*** Opening Raw data ***

Background: an optimization exercise with open tools, aiming at small area. Do not read the settings as production practice.
Only simulation tests tie the RTL to the original design; equivalence was not proved.
Power and IR drop assume default switching activity.

// as608_fe
module as608_fe (
    input  wire        clk,
    input  wire        rst,
    input  wire        bus_valid,
    input  wire        bus_we,
    input  wire [17:0] bus_addr,
    input  wire [1:0]  bus_size,      
    input  wire [31:0] bus_wdata,
    output reg  [31:0] bus_rdata,
    output reg         bus_err,
    input  wire        rx_valid,
    input  wire [7:0]  rx_data,
    output wire        tx_valid,
    output wire [7:0]  tx_data,
    input  wire        tick,
    input  wire        port_fault,
    output wire        irq
);
Settings: LEC_CHECK=0, CAP_MARGIN=20, CELL_PAD_IN_SITES_DETAIL_PLACEMENT=1, CELL_PAD_IN_SITES_GLOBAL_PLACEMENT=1, CORE_MARGIN=2, CORE_UTILIZATION=52, PLACE_DENSITY=0.62, SLEW_MARGIN=20; clock period 15.0 ns.
standard.sh (not shown) runs the stock make flow with config.mk's settings and CLKGATE_MAP_FILE= SYNTH_SCRIPT=/design/flow/synth_recipe.tcl, a recipe that flattens the netlist after the stock synthesis.
==> flow/flow/run.sh <==
#!/bin/bash
# Layout flow: ORFS synthesis with an area-oriented ABC mapping script, with
# the design's AND-OR-INVERT helper modules (as608_fe_aoi222/aoi22) kept as
# single library cells instead of being flattened into generic logic. The
# registers come out exactly as in the standard synthesis; only the
# combinational mapping differs. Then the standard layout steps, with CTS
# settings that avoid dummy loads and oversized clock buffers.
set -euo pipefail
W=$(pwd)
F=$W/flow

# synthesis script: the standard flow's own, with ORFS's synth.tcl patched
sed -e "s#^source \$::env(SCRIPTS_DIR)/synth_preamble.tcl#source \$::env(SCRIPTS_DIR)/synth_preamble.tcl\nset abc_args [lreplace \$abc_args 1 1 $F/area.abc]\nputs \"abc args: \$abc_args\"#" \
    -e "s#^hierarchy -check -top \$::env(DESIGN_NAME)#hierarchy -check -top \$::env(DESIGN_NAME)\nif {[catch {blackbox as608_fe_aoi222 as608_fe_aoi22} bbmsg]} { puts \"no cell helpers: \$bbmsg\" } else { puts \"blackboxed cell helpers\" }#" \
    -e "s#^  log_cmd abc {\*}\$abc_args#  log_cmd abc {*}\$abc_args\n  chtype -map as608_fe_aoi222 sky130_fd_sc_hd__a222oi_1 -map as608_fe_aoi22 sky130_fd_sc_hd__a22oi_1\n  catch {delete as608_fe_aoi222 as608_fe_aoi22}#" \
    "$FLOW_HOME/scripts/synth.tcl" > "$W/own_synth.tcl"
[ "$(grep -c 'lreplace\|blackboxed cell helpers\|chtype -map' "$W/own_synth.tcl")" = 3 ]
sed -e "s#^source \$::env(SCRIPTS_DIR)/synth.tcl#source $W/own_synth.tcl#" "$W/synth_recipe.tcl" > "$W/own_synth_recipe.tcl"
grep -q "own_synth.tcl" "$W/own_synth_recipe.tcl"

# the make command line of standard.sh, with our synthesis script
MK=$(grep '^make ' "$W/standard.sh")
SYNTH_MK=$(echo "$MK" | sed -e "s#SYNTH_SCRIPT=[^ ]*#SYNTH_SCRIPT=$W/own_synth_recipe.tcl#" -e 's#"\${@:-finish}"#synth#')
echo "$SYNTH_MK" > "$W/own_synth_cmd.txt"
bash -c "$SYNTH_MK" > "$W/own_synth.log" 2>&1

export CTS_ARGS="-sink_clustering_enable -repair_clock_nets -dont_use_dummy_load -buf_list sky130_fd_sc_hd__clkbuf_8 -sink_clustering_size 14 -sink_clustering_max_diameter 60"
export BUFFER_PORTS_ARGS="-buffer_cell sky130_fd_sc_hd__buf_1"
bash "$W/standard.sh" finish > "$W/own_layout.log" 2>&1
==> flow/flow/area.abc <==
strash
&get -n
&st
&syn4
&dch -f
&nf -a -R 1000 -p
&st
&syn4
&dch -f
&nf -a -R 1000 -p
&put
Change:
--- a/flow/flow/run.sh
+++ b/flow/flow/run.sh
@@ -26,3 +26,3 @@
 
-export CTS_ARGS="-sink_clustering_enable -repair_clock_nets -dont_use_dummy_load -buf_list sky130_fd_sc_hd__clkbuf_8 -sink_clustering_size 14 -sink_clustering_max_diameter 60"
+export CTS_ARGS="-sink_clustering_enable -repair_clock_nets -dont_use_dummy_load -buf_list sky130_fd_sc_hd__clkbuf_8 -sink_clustering_size 14 -sink_clustering_max_diameter 70"
 export BUFFER_PORTS_ARGS="-buffer_cell sky130_fd_sc_hd__buf_1"
==> flow/flow/area.abc (replaced) <==
strash
&get -n
&st
&dc2
&dch
&nf -a -R 1000 -p
&st
&dc2
&dch
&nf -a -R 1000 -p
&put
After rerunning: Count of clock-buffer cells in the layout falls by 8. First-iteration DRC count is higher by 3.9%. Total power rises by 4.4%. Area after synthesis stays flat. Via count rises by 1.5%. Flip-flop and latch count does not change. Global-route usage is higher by 0.43 points. Final area climbs by 0.46%. Setup slack got worse by 370 ps. Maximum frequency came out lower by 3.8%.

re-timing with driven ports:
No port has a modelled driver above. Below, the same layouts with a new extraction and two added sets of constraints.
Step 1 assumes that a clkbuf_16 drives the clock port and a buf_2 every other input.
Step 2 also shifts input and output timing later by t, the mid clock arrival at the registers, as if the neighbouring blocks saw the same clock.
Slacks: ideal / step 1 / step 2; pairs: ideal / step 1.
| run | shift t [ns] | slack for setup (ns) | worst hold slack (ns) | latest minus earliest clock arrival (ns) | worst data-port slew with drivers (ns) |
|---|---|---|---|---|---|
| the first run | 0.968 | 5.450 / 5.450 / 5.301 | 0.452 / 0.452 / 0.452 | 0.101 / 0.101 | 0.18 |
| the second run | 0.956 | 5.078 / 5.078 / 5.078 | 0.465 / 0.465 / 0.465 | 0.108 / 0.108 | 0.11 |
After both steps setup and hold are still met in every run listed. The setup slack of the first run, which loses most, moves by 0.000 ns with the drivers and by -0.149 ns with both steps.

*** Closing Raw data ***

What you have to do: Please give all of the entries again, exactly as written.

Answer to the exercise:
Background: an optimization exercise with open tools, aiming at small area. Do not read the settings as production practice.
Only simulation tests tie the RTL to the original design; equivalence was not proved.
Power and IR drop assume default switching activity.

// as608_fe
module as608_fe (
    input  wire        clk,
    input  wire        rst,
    input  wire        bus_valid,
    input  wire        bus_we,
    input  wire [17:0] bus_addr,
    input  wire [1:0]  bus_size,      
    input  wire [31:0] bus_wdata,
    output reg  [31:0] bus_rdata,
    output reg         bus_err,
    input  wire        rx_valid,
    input  wire [7:0]  rx_data,
    output wire        tx_valid,
    output wire [7:0]  tx_data,
    input  wire        tick,
    input  wire        port_fault,
    output wire        irq
);
Settings: LEC_CHECK=0, CAP_MARGIN=20, CELL_PAD_IN_SITES_DETAIL_PLACEMENT=1, CELL_PAD_IN_SITES_GLOBAL_PLACEMENT=1, CORE_MARGIN=2, CORE_UTILIZATION=52, PLACE_DENSITY=0.62, SLEW_MARGIN=20; clock period 15.0 ns.
standard.sh (not shown) runs the stock make flow with config.mk's settings and CLKGATE_MAP_FILE= SYNTH_SCRIPT=/design/flow/synth_recipe.tcl, a recipe that flattens the netlist after the stock synthesis.
==> flow/flow/run.sh <==
#!/bin/bash
# Layout flow: ORFS synthesis with an area-oriented ABC mapping script, with
# the design's AND-OR-INVERT helper modules (as608_fe_aoi222/aoi22) kept as
# single library cells instead of being flattened into generic logic. The
# registers come out exactly as in the standard synthesis; only the
# combinational mapping differs. Then the standard layout steps, with CTS
# settings that avoid dummy loads and oversized clock buffers.
set -euo pipefail
W=$(pwd)
F=$W/flow

# synthesis script: the standard flow's own, with ORFS's synth.tcl patched
sed -e "s#^source \$::env(SCRIPTS_DIR)/synth_preamble.tcl#source \$::env(SCRIPTS_DIR)/synth_preamble.tcl\nset abc_args [lreplace \$abc_args 1 1 $F/area.abc]\nputs \"abc args: \$abc_args\"#" \
    -e "s#^hierarchy -check -top \$::env(DESIGN_NAME)#hierarchy -check -top \$::env(DESIGN_NAME)\nif {[catch {blackbox as608_fe_aoi222 as608_fe_aoi22} bbmsg]} { puts \"no cell helpers: \$bbmsg\" } else { puts \"blackboxed cell helpers\" }#" \
    -e "s#^  log_cmd abc {\*}\$abc_args#  log_cmd abc {*}\$abc_args\n  chtype -map as608_fe_aoi222 sky130_fd_sc_hd__a222oi_1 -map as608_fe_aoi22 sky130_fd_sc_hd__a22oi_1\n  catch {delete as608_fe_aoi222 as608_fe_aoi22}#" \
    "$FLOW_HOME/scripts/synth.tcl" > "$W/own_synth.tcl"
[ "$(grep -c 'lreplace\|blackboxed cell helpers\|chtype -map' "$W/own_synth.tcl")" = 3 ]
sed -e "s#^source \$::env(SCRIPTS_DIR)/synth.tcl#source $W/own_synth.tcl#" "$W/synth_recipe.tcl" > "$W/own_synth_recipe.tcl"
grep -q "own_synth.tcl" "$W/own_synth_recipe.tcl"

# the make command line of standard.sh, with our synthesis script
MK=$(grep '^make ' "$W/standard.sh")
SYNTH_MK=$(echo "$MK" | sed -e "s#SYNTH_SCRIPT=[^ ]*#SYNTH_SCRIPT=$W/own_synth_recipe.tcl#" -e 's#"\${@:-finish}"#synth#')
echo "$SYNTH_MK" > "$W/own_synth_cmd.txt"
bash -c "$SYNTH_MK" > "$W/own_synth.log" 2>&1

export CTS_ARGS="-sink_clustering_enable -repair_clock_nets -dont_use_dummy_load -buf_list sky130_fd_sc_hd__clkbuf_8 -sink_clustering_size 14 -sink_clustering_max_diameter 60"
export BUFFER_PORTS_ARGS="-buffer_cell sky130_fd_sc_hd__buf_1"
bash "$W/standard.sh" finish > "$W/own_layout.log" 2>&1
==> flow/flow/area.abc <==
strash
&get -n
&st
&syn4
&dch -f
&nf -a -R 1000 -p
&st
&syn4
&dch -f
&nf -a -R 1000 -p
&put
Change:
--- a/flow/flow/run.sh
+++ b/flow/flow/run.sh
@@ -26,3 +26,3 @@
 
-export CTS_ARGS="-sink_clustering_enable -repair_clock_nets -dont_use_dummy_load -buf_list sky130_fd_sc_hd__clkbuf_8 -sink_clustering_size 14 -sink_clustering_max_diameter 60"
+export CTS_ARGS="-sink_clustering_enable -repair_clock_nets -dont_use_dummy_load -buf_list sky130_fd_sc_hd__clkbuf_8 -sink_clustering_size 14 -sink_clustering_max_diameter 70"
 export BUFFER_PORTS_ARGS="-buffer_cell sky130_fd_sc_hd__buf_1"
==> flow/flow/area.abc (replaced) <==
strash
&get -n
&st
&dc2
&dch
&nf -a -R 1000 -p
&st
&dc2
&dch
&nf -a -R 1000 -p
&put
After rerunning: Count of clock-buffer cells in the layout falls by 8. First-iteration DRC count is higher by 3.9%. Total power rises by 4.4%. Area after synthesis stays flat. Via count rises by 1.5%. Flip-flop and latch count does not change. Global-route usage is higher by 0.43 points. Final area climbs by 0.46%. Setup slack got worse by 370 ps. Maximum frequency came out lower by 3.8%.

re-timing with driven ports:
No port has a modelled driver above. Below, the same layouts with a new extraction and two added sets of constraints.
Step 1 assumes that a clkbuf_16 drives the clock port and a buf_2 every other input.
Step 2 also shifts input and output timing later by t, the mid clock arrival at the registers, as if the neighbouring blocks saw the same clock.
Slacks: ideal / step 1 / step 2; pairs: ideal / step 1.
| run | shift t [ns] | slack for setup (ns) | worst hold slack (ns) | latest minus earliest clock arrival (ns) | worst data-port slew with drivers (ns) |
|---|---|---|---|---|---|
| the first run | 0.968 | 5.450 / 5.450 / 5.301 | 0.452 / 0.452 / 0.452 | 0.101 / 0.101 | 0.18 |
| the second run | 0.956 | 5.078 / 5.078 / 5.078 | 0.465 / 0.465 / 0.465 | 0.108 / 0.108 | 0.11 |
After both steps setup and hold are still met in every run listed. The setup slack of the first run, which loses most, moves by 0.000 ns with the drivers and by -0.149 ns with both steps.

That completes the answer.